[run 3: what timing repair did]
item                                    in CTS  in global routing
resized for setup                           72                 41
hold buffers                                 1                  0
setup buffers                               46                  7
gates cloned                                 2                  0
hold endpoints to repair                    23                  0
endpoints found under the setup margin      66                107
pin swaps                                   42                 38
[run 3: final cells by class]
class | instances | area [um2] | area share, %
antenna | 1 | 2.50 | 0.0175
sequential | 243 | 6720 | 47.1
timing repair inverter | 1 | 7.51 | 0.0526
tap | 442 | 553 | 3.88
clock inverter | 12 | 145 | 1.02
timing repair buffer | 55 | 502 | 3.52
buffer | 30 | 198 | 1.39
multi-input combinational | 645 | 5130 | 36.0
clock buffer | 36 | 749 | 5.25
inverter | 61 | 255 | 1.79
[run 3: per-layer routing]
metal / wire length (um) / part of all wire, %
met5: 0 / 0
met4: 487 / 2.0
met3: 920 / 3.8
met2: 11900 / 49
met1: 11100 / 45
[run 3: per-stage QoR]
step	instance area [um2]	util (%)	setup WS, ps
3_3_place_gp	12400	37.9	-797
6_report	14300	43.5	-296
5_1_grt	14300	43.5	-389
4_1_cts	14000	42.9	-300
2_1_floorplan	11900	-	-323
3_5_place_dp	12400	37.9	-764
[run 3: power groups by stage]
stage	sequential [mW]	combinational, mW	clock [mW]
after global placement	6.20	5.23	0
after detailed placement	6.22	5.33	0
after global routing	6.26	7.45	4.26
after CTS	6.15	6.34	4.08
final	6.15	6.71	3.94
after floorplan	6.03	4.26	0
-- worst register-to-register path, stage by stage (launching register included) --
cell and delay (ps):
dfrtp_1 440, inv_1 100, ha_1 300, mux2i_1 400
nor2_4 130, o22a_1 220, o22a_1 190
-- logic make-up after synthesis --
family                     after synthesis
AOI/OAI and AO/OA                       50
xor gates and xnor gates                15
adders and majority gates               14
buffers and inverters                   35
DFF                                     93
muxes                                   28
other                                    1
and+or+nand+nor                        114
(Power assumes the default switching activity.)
===== config.mk =====
export PLATFORM = sky130hd
export DESIGN_NAME = soc_top
export DESIGN_NICKNAME = d
export VERILOG_FILES = /design/src/common/bus_pkg.sv /design/src/common/serial_pkg.sv /design/src/design/mmu_decode.sv /design/src/design/mmu_execute.sv /design/src/design/mmu_result.sv /design/src/serial/spart_tx.sv /design/src/serial/spart_rx.sv /design/src/design/soc_top.sv
export SDC_FILE = /design/constraint.sdc
export NUM_CORES = 2
export LEC_CHECK = 0
export BUFFER_PORTS_ARGS = -buffer_cell sky130_fd_sc_hd__buf_2
export CAP_MARGIN = 20
export CORE_ASPECT_RATIO = 1.2
export CORE_MARGIN = 10
export CORE_UTILIZATION = 45
export DETAILED_ROUTE_END_ITERATION = 8
export HOLD_SLACK_MARGIN = 0.05
export RECOVER_POWER = 50
export SLEW_MARGIN = 20
export SYNTH_ARGS = -nofsm -noshare
export SYNTH_HDL_FRONTEND = slang
export SYNTH_SLANG_ARGS = --single-unit

===== constraint.sdc =====
create_clock -name clk -period 4.2 [get_ports clk]
set_input_delay 0.21 -clock clk [delete_from_list [all_inputs] [get_ports clk]]
set_output_delay 0.21 -clock clk [all_outputs]
set_load 0.01 [all_outputs]

===== src/common/bus_pkg.sv =====
`default_nettype none

package bus_pkg;

	//////////////////////////////////////////////////
	// Address map
	//////////////////////////////////////////////////

	localparam int ADDR_W    = 12;
	localparam int RAM_WORDS = 64;
	localparam int RAM_IDX_W = $clog2(RAM_WORDS);

	// Byte addresses, word aligned
	localparam logic [ADDR_W-1:0] RAM_LIMIT   = ADDR_W'(RAM_WORDS * 4);
	localparam logic [ADDR_W-1:0] ADDR_TX     = 12'h100;
	localparam logic [ADDR_W-1:0] ADDR_RX     = 12'h104;
	localparam logic [ADDR_W-1:0] ADDR_STATUS = 12'h108;
	localparam logic [ADDR_W-1:0] ADDR_CYCLES = 12'h10C;
	localparam logic [ADDR_W-1:0] ADDR_HALT   = 12'h110;

	localparam logic [31:0] UNMAPPED_DATA = 32'hBAD0_ADD5;

	// Status word bits
	localparam int STATUS_TX_FULL  = 0;
	localparam int STATUS_RX_EMPTY = 1;

	//////////////////////////////////////////////////
	// Types
	//////////////////////////////////////////////////

	typedef enum logic [1:0] {
		OP_READ  = 2'd0,
		OP_WRITE = 2'd1
	} bus_op_e;

	typedef enum logic [2:0] {
		REGION_RAM    = 3'd0,
		REGION_TX     = 3'd1,
		REGION_RX     = 3'd2,
		REGION_STATUS = 3'd3,
		REGION_CYCLES = 3'd4,
		REGION_HALT   = 3'd5,
		REGION_NONE   = 3'd6
	} region_e;

	typedef struct packed {
		logic              valid;
		bus_op_e           op;
		logic [ADDR_W-1:0] addr;
		logic [31:0]       wdata;
		logic [3:0]        be;
	} bus_req_t;

	typedef struct packed {
		logic        valid;
		logic [31:0] rdata;
	} bus_rsp_t;

	// Decoded request held between decode and execute
	typedef struct packed {
		logic                 valid;
		bus_op_e              op;
		region_e              region;
		logic [RAM_IDX_W-1:0] ram_idx;
		logic [31:0]          wdata;
		logic [3:0]           be;
	} stage_t;

	// Execute to result, raw read data plus where it came from
	typedef struct packed {
		bus_rsp_t rsp;
		region_e  region;
	} exec_t;

endpackage

`default_nettype wire


===== src/common/serial_pkg.sv =====
`default_nettype none

package serial_pkg;

	// 8N1 framing
	localparam int BIT_CYCLES = 4;
	localparam int FRAME_BITS = 10;

	localparam int TX_DEPTH = 4;
	localparam int RX_DEPTH = 4;

	localparam int BIT_CNT_W   = $clog2(BIT_CYCLES);
	localparam int FRAME_CNT_W = $clog2(FRAME_BITS);
	localparam int TX_PTR_W    = $clog2(TX_DEPTH);
	localparam int RX_PTR_W    = $clog2(RX_DEPTH);

	// Counter end values
	localparam logic [BIT_CNT_W-1:0]   BIT_LAST   = BIT_CNT_W'(BIT_CYCLES - 1);
	localparam logic [BIT_CNT_W-1:0]   BIT_HALF   = BIT_CNT_W'(BIT_CYCLES / 2);
	localparam logic [FRAME_CNT_W-1:0] FRAME_LAST = FRAME_CNT_W'(FRAME_BITS - 1);
	localparam logic [RX_PTR_W:0]      RX_FULL    = (RX_PTR_W + 1)'(RX_DEPTH);

	typedef logic [2:0] credit_t;

	// One credit per free transmit FIFO slot
	localparam credit_t CREDIT_INIT = credit_t'(TX_DEPTH);

endpackage

`default_nettype wire


===== src/design/mmu_decode.sv =====
`default_nettype none

module mmu_decode (
	input  wire logic              clk,
	input  wire logic              rst,
	input  wire bus_pkg::bus_req_t req,
	input  wire logic              stall,
	output bus_pkg::stage_t        stage
);

	bus_pkg::region_e region;

	// Address to region
	always_comb begin
		if (req.addr < bus_pkg::RAM_LIMIT) begin
			region = bus_pkg::REGION_RAM;
		end else begin
			case (req.addr)
				bus_pkg::ADDR_TX:     region = bus_pkg::REGION_TX;
				bus_pkg::ADDR_RX:     region = bus_pkg::REGION_RX;
				bus_pkg::ADDR_STATUS: region = bus_pkg::REGION_STATUS;
				bus_pkg::ADDR_CYCLES: region = bus_pkg::REGION_CYCLES;
				bus_pkg::ADDR_HALT:   region = bus_pkg::REGION_HALT;
				default:              region = bus_pkg::REGION_NONE;
			endcase
		end
	end

	// Held while execute is stalled on a transmit write
	always_ff @(posedge clk) begin
		if (!stall) begin
			stage.op      <= req.op;
			stage.region  <= region;
			stage.ram_idx <= req.addr[bus_pkg::RAM_IDX_W+1:2];
			stage.wdata   <= req.wdata;
			stage.be      <= req.be;
		end
		if (rst) begin
			stage.valid <= 1'b0;
		end else if (!stall) begin
			stage.valid <= req.valid;
		end
	end

endmodule

`default_nettype wire


===== src/design/mmu_execute.sv =====
`default_nettype none

module mmu_execute (
	input  wire logic             clk,
	input  wire logic             rst,
	input  wire bus_pkg::stage_t  stage,
	input  wire logic [7:0]       rx_byte,
	input  wire logic             rx_empty,
	input  wire logic             credit_return,
	output logic                  stall,
	output logic                  tx_push,
	output logic [7:0]            tx_byte,
	output logic                  rx_pop,
	output bus_pkg::exec_t        result
);

	logic [31:0] ram [bus_pkg::RAM_WORDS];

	serial_pkg::credit_t credits;
	logic [31:0]         cycles;
	logic                halted;

	logic           is_read;
	logic           is_write;
	logic           tx_item;
	logic           ram_write;
	logic           halt_write;
	logic [31:0]    status;
	logic [31:0]    rdata;
	bus_pkg::exec_t result_q;

	//////////////////////////////////////////////////
	// Access decode
	//////////////////////////////////////////////////

	always_comb begin
		is_read    = stage.valid && stage.op == bus_pkg::OP_READ;
		is_write   = stage.valid && stage.op == bus_pkg::OP_WRITE;
		tx_item    = is_write && stage.region == bus_pkg::REGION_TX;
		ram_write  = is_write && stage.region == bus_pkg::REGION_RAM;
		halt_write = is_write && stage.region == bus_pkg::REGION_HALT;

		// No credit left means the transmit FIFO is full
		stall   = tx_item && credits == '0;
		tx_push = tx_item && credits != '0;
		tx_byte = stage.wdata[7:0];
		rx_pop  = is_read && stage.region == bus_pkg::REGION_RX && !rx_empty;
	end

	always_comb begin
		status = '0;
		status[bus_pkg::STATUS_TX_FULL]  = credits == '0;
		status[bus_pkg::STATUS_RX_EMPTY] = rx_empty;

		case (stage.region)
			bus_pkg::REGION_RAM:    rdata = ram[stage.ram_idx];
			bus_pkg::REGION_RX:     rdata = rx_empty ? '0 : {24'd0, rx_byte};
			bus_pkg::REGION_STATUS: rdata = status;
			bus_pkg::REGION_CYCLES: rdata = cycles;
			default:                rdata = '0;
		endcase
	end

	//////////////////////////////////////////////////
	// State
	//////////////////////////////////////////////////

	// Byte-masked RAM write
	always_ff @(posedge clk) begin
		if (ram_write) begin
			for (int b = 0; b < 4; b++) begin
				if (stage.be[b]) begin
					ram[stage.ram_idx][8*b +: 8] <= stage.wdata[8*b +: 8];
				end
			end
		end
	end

	always_ff @(posedge clk) begin
		if (rst) begin
			credits <= serial_pkg::CREDIT_INIT;
		end else begin
			case ({credit_return, tx_push})
				2'b10:   credits <= credits + 1'b1;
				2'b01:   credits <= credits - 1'b1;
				default: credits <= credits;
			endcase
		end
	end

	// Cycle counter stops for good once halt is written
	always_ff @(posedge clk) begin
		if (rst) begin
			cycles <= '0;
			halted <= 1'b0;
		end else begin
			if (halt_write) begin
				halted <= 1'b1;
			end
			if (!halted) begin
				cycles <= cycles + 32'd1;
			end
		end
	end

	// Result register freezes during a stall so an earlier read is not lost
	always_ff @(posedge clk) begin
		if (!stall) begin
			result_q.rsp.rdata <= rdata;
			result_q.region    <= stage.region;
		end
		if (rst) begin
			result_q.rsp.valid <= 1'b0;
		end else if (!stall) begin
			result_q.rsp.valid <= is_read;
		end
	end

	always_comb begin
		result           = result_q;
		result.rsp.valid = result_q.rsp.valid && !stall;
	end

endmodule

`default_nettype wire


===== src/design/mmu_result.sv =====
`default_nettype none

module mmu_result (
	input  wire logic           clk,
	input  wire logic           rst,
	input  wire bus_pkg::exec_t result,
	output bus_pkg::bus_rsp_t   rsp
);

	logic [31:0] rdata;

	// Unmapped reads get a fixed marker pattern
	always_comb begin
		if (result.region == bus_pkg::REGION_NONE) begin
			rdata = bus_pkg::UNMAPPED_DATA;
		end else begin
			rdata = result.rsp.rdata;
		end
	end

	always_ff @(posedge clk) begin
		rsp.rdata <= rdata;
		if (rst) begin
			rsp.valid <= 1'b0;
		end else begin
			// Only reads carry a valid bit from execute
			rsp.valid <= result.rsp.valid;
		end
	end

endmodule

`default_nettype wire


===== src/serial/spart_tx.sv =====
`default_nettype none

module spart_tx (
	input  wire logic       clk,
	input  wire logic       rst,
	input  wire logic       tx_push,
	input  wire logic [7:0] tx_byte,
	output logic            credit_return,
	output logic            txd
);

	logic [7:0] fifo [serial_pkg::TX_DEPTH];

	logic [serial_pkg::TX_PTR_W-1:0]    wr_ptr;
	logic [serial_pkg::TX_PTR_W-1:0]    rd_ptr;
	logic [serial_pkg::TX_PTR_W:0]      count;
	logic                               busy;
	logic                               load;
	logic [serial_pkg::FRAME_BITS-1:0]  shift;
	logic [serial_pkg::BIT_CNT_W-1:0]   cyc_cnt;
	logic [serial_pkg::FRAME_CNT_W-1:0] bit_cnt;

	// Shifter idle with a byte waiting, move it out and free its slot
	assign load          = !busy && count != '0;
	assign credit_return = load;
	assign txd           = shift[0];

	//////////////////////////////////////////////////
	// FIFO
	//////////////////////////////////////////////////

	always_ff @(posedge clk) begin
		if (tx_push) begin
			fifo[wr_ptr] <= tx_byte;
		end
	end

	always_ff @(posedge clk) begin
		if (rst) begin
			wr_ptr <= '0;
			rd_ptr <= '0;
			count  <= '0;
		end else begin
			if (tx_push) begin
				wr_ptr <= wr_ptr + 1'b1;
			end
			if (load) begin
				rd_ptr <= rd_ptr + 1'b1;
			end
			case ({tx_push, load})
				2'b10:   count <= count + 1'b1;
				2'b01:   count <= count - 1'b1;
				default: count <= count;
			endcase
		end
	end

	//////////////////////////////////////////////////
	// Shifter, LSB first
	//////////////////////////////////////////////////

	always_ff @(posedge clk) begin
		if (rst) begin
			busy    <= 1'b0;
			shift   <= '1;
			cyc_cnt <= '0;
			bit_cnt <= '0;
		end else if (load) begin
			busy    <= 1'b1;
			shift   <= {1'b1, fifo[rd_ptr], 1'b0};
			cyc_cnt <= '0;
			bit_cnt <= '0;
		end else if (busy) begin
			if (cyc_cnt == serial_pkg::BIT_LAST) begin
				cyc_cnt <= '0;
				// Ones fill in behind, so the line idles high
				shift   <= {1'b1, shift[serial_pkg::FRAME_BITS-1:1]};
				if (bit_cnt == serial_pkg::FRAME_LAST) begin
					busy <= 1'b0;
				end else begin
					bit_cnt <= bit_cnt + 1'b1;
				end
			end else begin
				cyc_cnt <= cyc_cnt + 1'b1;
			end
		end
	end

endmodule

`default_nettype wire


===== src/serial/spart_rx.sv =====
`default_nettype none

module spart_rx (
	input  wire logic  clk,
	input  wire logic  rst,
	input  wire logic  rxd,
	input  wire logic  rx_pop,
	output logic [7:0] rx_byte,
	output logic       rx_empty
);

	logic [7:0] fifo [serial_pkg::RX_DEPTH];

	logic                               rxd_meta;
	logic                               rxd_sync;
	logic                               rxd_prev;
	logic                               busy;
	logic [serial_pkg::BIT_CNT_W-1:0]   cyc_cnt;
	logic [serial_pkg::FRAME_CNT_W-1:0] bit_cnt;
	logic [7:0]                         data;
	logic                               sample;
	logic                               push;
	logic                               pop;
	logic [serial_pkg::RX_PTR_W-1:0]    wr_ptr;
	logic [serial_pkg::RX_PTR_W-1:0]    rd_ptr;
	logic [serial_pkg::RX_PTR_W:0]      count;

	// Sample point, about mid-bit
	assign sample = busy && cyc_cnt == serial_pkg::BIT_LAST;
	// Good stop bit and room left, otherwise the byte is dropped
	assign push = sample && bit_cnt == serial_pkg::FRAME_LAST && rxd_sync
		&& count != serial_pkg::RX_FULL;
	assign pop      = rx_pop && count != '0;
	assign rx_byte  = fifo[rd_ptr];
	assign rx_empty = count == '0;

	always_ff @(posedge clk) begin
		if (rst) begin
			rxd_meta <= 1'b1;
			rxd_sync <= 1'b1;
			rxd_prev <= 1'b1;
		end else begin
			rxd_meta <= rxd;
			rxd_sync <= rxd_meta;
			rxd_prev <= rxd_sync;
		end
	end

	//////////////////////////////////////////////////
	// Frame sampler
	//////////////////////////////////////////////////

	always_ff @(posedge clk) begin
		if (rst) begin
			busy    <= 1'b0;
			cyc_cnt <= '0;
			bit_cnt <= '0;
		end else if (!busy) begin
			// Falling edge starts a frame, first sample half a bit later
			if (rxd_prev && !rxd_sync) begin
				busy    <= 1'b1;
				cyc_cnt <= serial_pkg::BIT_HALF;
				bit_cnt <= '0;
			end
		end else if (sample) begin
			cyc_cnt <= '0;
			if (bit_cnt == '0 && rxd_sync) begin
				busy <= 1'b0;
			end else if (bit_cnt == serial_pkg::FRAME_LAST) begin
				busy <= 1'b0;
			end else begin
				bit_cnt <= bit_cnt + 1'b1;
			end
		end else begin
			cyc_cnt <= cyc_cnt + 1'b1;
		end
	end

	always_ff @(posedge clk) begin
		if (sample && bit_cnt != '0 && bit_cnt != serial_pkg::FRAME_LAST) begin
			data <= {rxd_sync, data[7:1]};
		end
	end

	//////////////////////////////////////////////////
	// FIFO
	//////////////////////////////////////////////////

	always_ff @(posedge clk) begin
		if (push) begin
			fifo[wr_ptr] <= data;
		end
	end

	always_ff @(posedge clk) begin
		if (rst) begin
			wr_ptr <= '0;
			rd_ptr <= '0;
			count  <= '0;
		end else begin
			if (push) begin
				wr_ptr <= wr_ptr + 1'b1;
			end
			if (pop) begin
				rd_ptr <= rd_ptr + 1'b1;
			end
			case ({push, pop})
				2'b10:   count <= count + 1'b1;
				2'b01:   count <= count - 1'b1;
				default: count <= count;
			endcase
		end
	end

endmodule

`default_nettype wire


===== src/design/soc_top.sv =====
`default_nettype none

module soc_top (
	input  wire logic              clk,
	input  wire logic              rst,
	input  wire bus_pkg::bus_req_t req,
	output bus_pkg::bus_rsp_t      rsp,
	output logic                   stall,
	input  wire logic              rxd,
	output logic                   txd
);

	bus_pkg::stage_t stage;
	bus_pkg::exec_t  result;

	// Serial port side
	logic       tx_push;
	logic [7:0] tx_byte;
	logic       credit_return;
	logic       rx_pop;
	logic [7:0] rx_byte;
	logic       rx_empty;

	//////////////////////////////////////////////////
	// MMU pipeline
	//////////////////////////////////////////////////

	mmu_decode mmu_decode_inst (
		.clk   (clk),
		.rst   (rst),
		.req   (req),
		.stall (stall),
		.stage (stage)
	);

	mmu_execute mmu_execute_inst (
		.clk           (clk),
		.rst           (rst),
		.stage         (stage),
		.rx_byte       (rx_byte),
		.rx_empty      (rx_empty),
		.credit_return (credit_return),
		.stall         (stall),
		.tx_push       (tx_push),
		.tx_byte       (tx_byte),
		.rx_pop        (rx_pop),
		.result        (result)
	);

	mmu_result mmu_result_inst (
		.clk    (clk),
		.rst    (rst),
		.result (result),
		.rsp    (rsp)
	);

	//////////////////////////////////////////////////
	// Serial port
	//////////////////////////////////////////////////

	spart_tx spart_tx_inst (
		.clk           (clk),
		.rst           (rst),
		.tx_push       (tx_push),
		.tx_byte       (tx_byte),
		.credit_return (credit_return),
		.txd           (txd)
	);

	spart_rx spart_rx_inst (
		.clk      (clk),
		.rst      (rst),
		.rxd      (rxd),
		.rx_pop   (rx_pop),
		.rx_byte  (rx_byte),
		.rx_empty (rx_empty)
	);

endmodule

`default_nettype wire


After elaboration in Yosys (flattened, before gate mapping)
Memory sizes are Yosys's and may differ from the RTL's. A register that Yosys moved wholly into a read port is not among the register bits.
Index checks and enable logic that the tools add are counted.
{ "op_classes": {"reduce_logical": 43, "bitwise": 1, "magnitude_cmp": 1, "addsub": 15, "n_mux": 48, "eq_ne": 27} }
{ "ops": {"columns": ["operator", "n"], "rows": [
  ["one-hot mux 32 bit (4 select lines)", 1],
  ["== test 12 x 9 -> 1 bit, second input constant", 5],
  ["adder 32 x 1 -> 32 bit, second input constant", 1],
  ["2-to-1 mux 9 bit", 3],
  ["2-to-1 mux 1 bit", 25],
  ["logical AND 1 bit", 20],
  ["2-to-1 mux 4 bit", 5],
  ["one-hot mux 3 bit (2 select lines)", 3],
  ["2-to-1 mux 2 bit", 8],
  ["one-hot mux 3 bit (5 select lines)", 1],
  ["adder 2 x 1 -> 2 bit, second input constant", 6],
  ["less-than comparator 12 x 9 -> 1 bit, second input constant", 1],
  ["nonzero test 2 bit", 6],
  ["== test 2 bit, second input constant", 5],
  ["adder 3 x 1 -> 3 bit, second input constant", 3],
  ["== test 3 bit, second input constant", 3],
  ["zero test 3 bit", 3],
  ["nonzero test 3 bit", 3],
  ["subtractor 3 x 1 -> 3 bit, second input constant", 3],
  ["adder 4 x 1 -> 4 bit, second input constant", 2],
  ["== test 2 x 1 -> 1 bit, second input constant", 4],
  ["== test 4 bit, second input constant", 2],
  ["2-to-1 mux 8 bit", 1],
  ["== test 3 x 2 -> 1 bit, second input constant", 2],
  ["14 further kinds", 19]
]} }
{ "word_totals": {"out_inout_bits": 35, "inputBits": 54, "mem_bits_rw": 2112, "elab_cells": 169, "memories": 3, "regBits": 201} }
{ "mem_list": {"columns": ["name", "words", "width", "read_ports", "rd_ports_with_merged_regs", "write_ports", "line", "text"], "rows": [
  ["mmu_execute_inst.ram", 64, 32, 1, 1, 1, "mmu_execute.sv:17", "logic [31:0] ram [bus_pkg::RAM_WORDS];"],
  ["spart_rx_inst.fifo", 4, 8, 1, 1, 1, "spart_rx.sv:12", "logic [7:0] fifo [serial_pkg::RX_DEPTH];"],
  ["spart_tx_inst.fifo", 4, 8, 1, 1, 1, "spart_tx.sv:12", "logic [7:0] fifo [serial_pkg::TX_DEPTH];"]
]} }

Logic depth before layout (Yosys ltp)
{ "logic_depth": {"ltp_word": 7, "depth_mapped": 12, "depth_no_buf": 12} }

Modules after synthesis
Synthesis repeated with hierarchy kept, for this count alone.
{ "hier_totals": {"cells_unflattened": 5214, "hier_area_um2": 90958.5} }
{ "modules_own_cells": {"columns": ["module", "instances", "area_per_inst_um2", "cells_each", "seq_area_each_um2"], "rows": [
  ["mmu_execute", 1, 83759.1, 4764, 63290.7],
  ["spart_rx", 1, 2391.0, 157, 1581.5],
  ["spart_tx", 1, 2309.7, 160, 1461.4],
  ["mmu_decode", 1, 1546.5, 63, 1431.4],
  ["mmu_result", 1, 952.2, 70, 660.6]
]} }

Least setup slack after synthesis
OpenSTA, ideal clock, no wires.
{ "synth_timing": {"kind": "reg2reg", "startpoint": "reg mmu_decode_inst.stage[43] (netlist name)", "endpoint": "reg mmu_decode_inst.stage[0] (netlist name)", "t_required_ns": 3.764, "setup_time_ns": 0.436, "path_slack_ns": 0.900, "stages_incl_launch_ff": 7, "path_buffers": 2, "synth_period_minus_slack_ns": 3.300, "arrival_time_ns": 2.865, "path_cell_list": "edfxtp_1 clkbuf_1 or3_1 inv_1 and3_1 clkbuf_1 inv_1"} }
{ "synth_between": {"elab_chain_len": 3} }
{ "synth_lines": {"columns": ["element", "line", "text"], "rows": [
  ["== test 3 x 1 -> 1 bit", "mmu_execute.sv:39", "tx_item = is_write && stage.region == bus_pkg::REGION_TX;"],
  ["logical AND 1 bit", "mmu_execute.sv:39", null],
  ["logical AND 1 bit", "mmu_execute.sv:44", "stall = tx_item && credits == '0;"],
  ["named net stall", "soc_top.sv:8", "output logic stall,"]
]} }
The timed path passes the listed nets, and every way through them passes these cells.
A chain may end at the register's enable or synchronous reset.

Exercise description: Only the lines from the start of the material through the line bearing "antenna | 1 | 2.50 | 0.0175" are needed, restated exactly, with both end lines included.

Finished task:
[run 3: what timing repair did]
item                                    in CTS  in global routing
resized for setup                           72                 41
hold buffers                                 1                  0
setup buffers                               46                  7
gates cloned                                 2                  0
hold endpoints to repair                    23                  0
endpoints found under the setup margin      66                107
pin swaps                                   42                 38
[run 3: final cells by class]
class | instances | area [um2] | area share, %
antenna | 1 | 2.50 | 0.0175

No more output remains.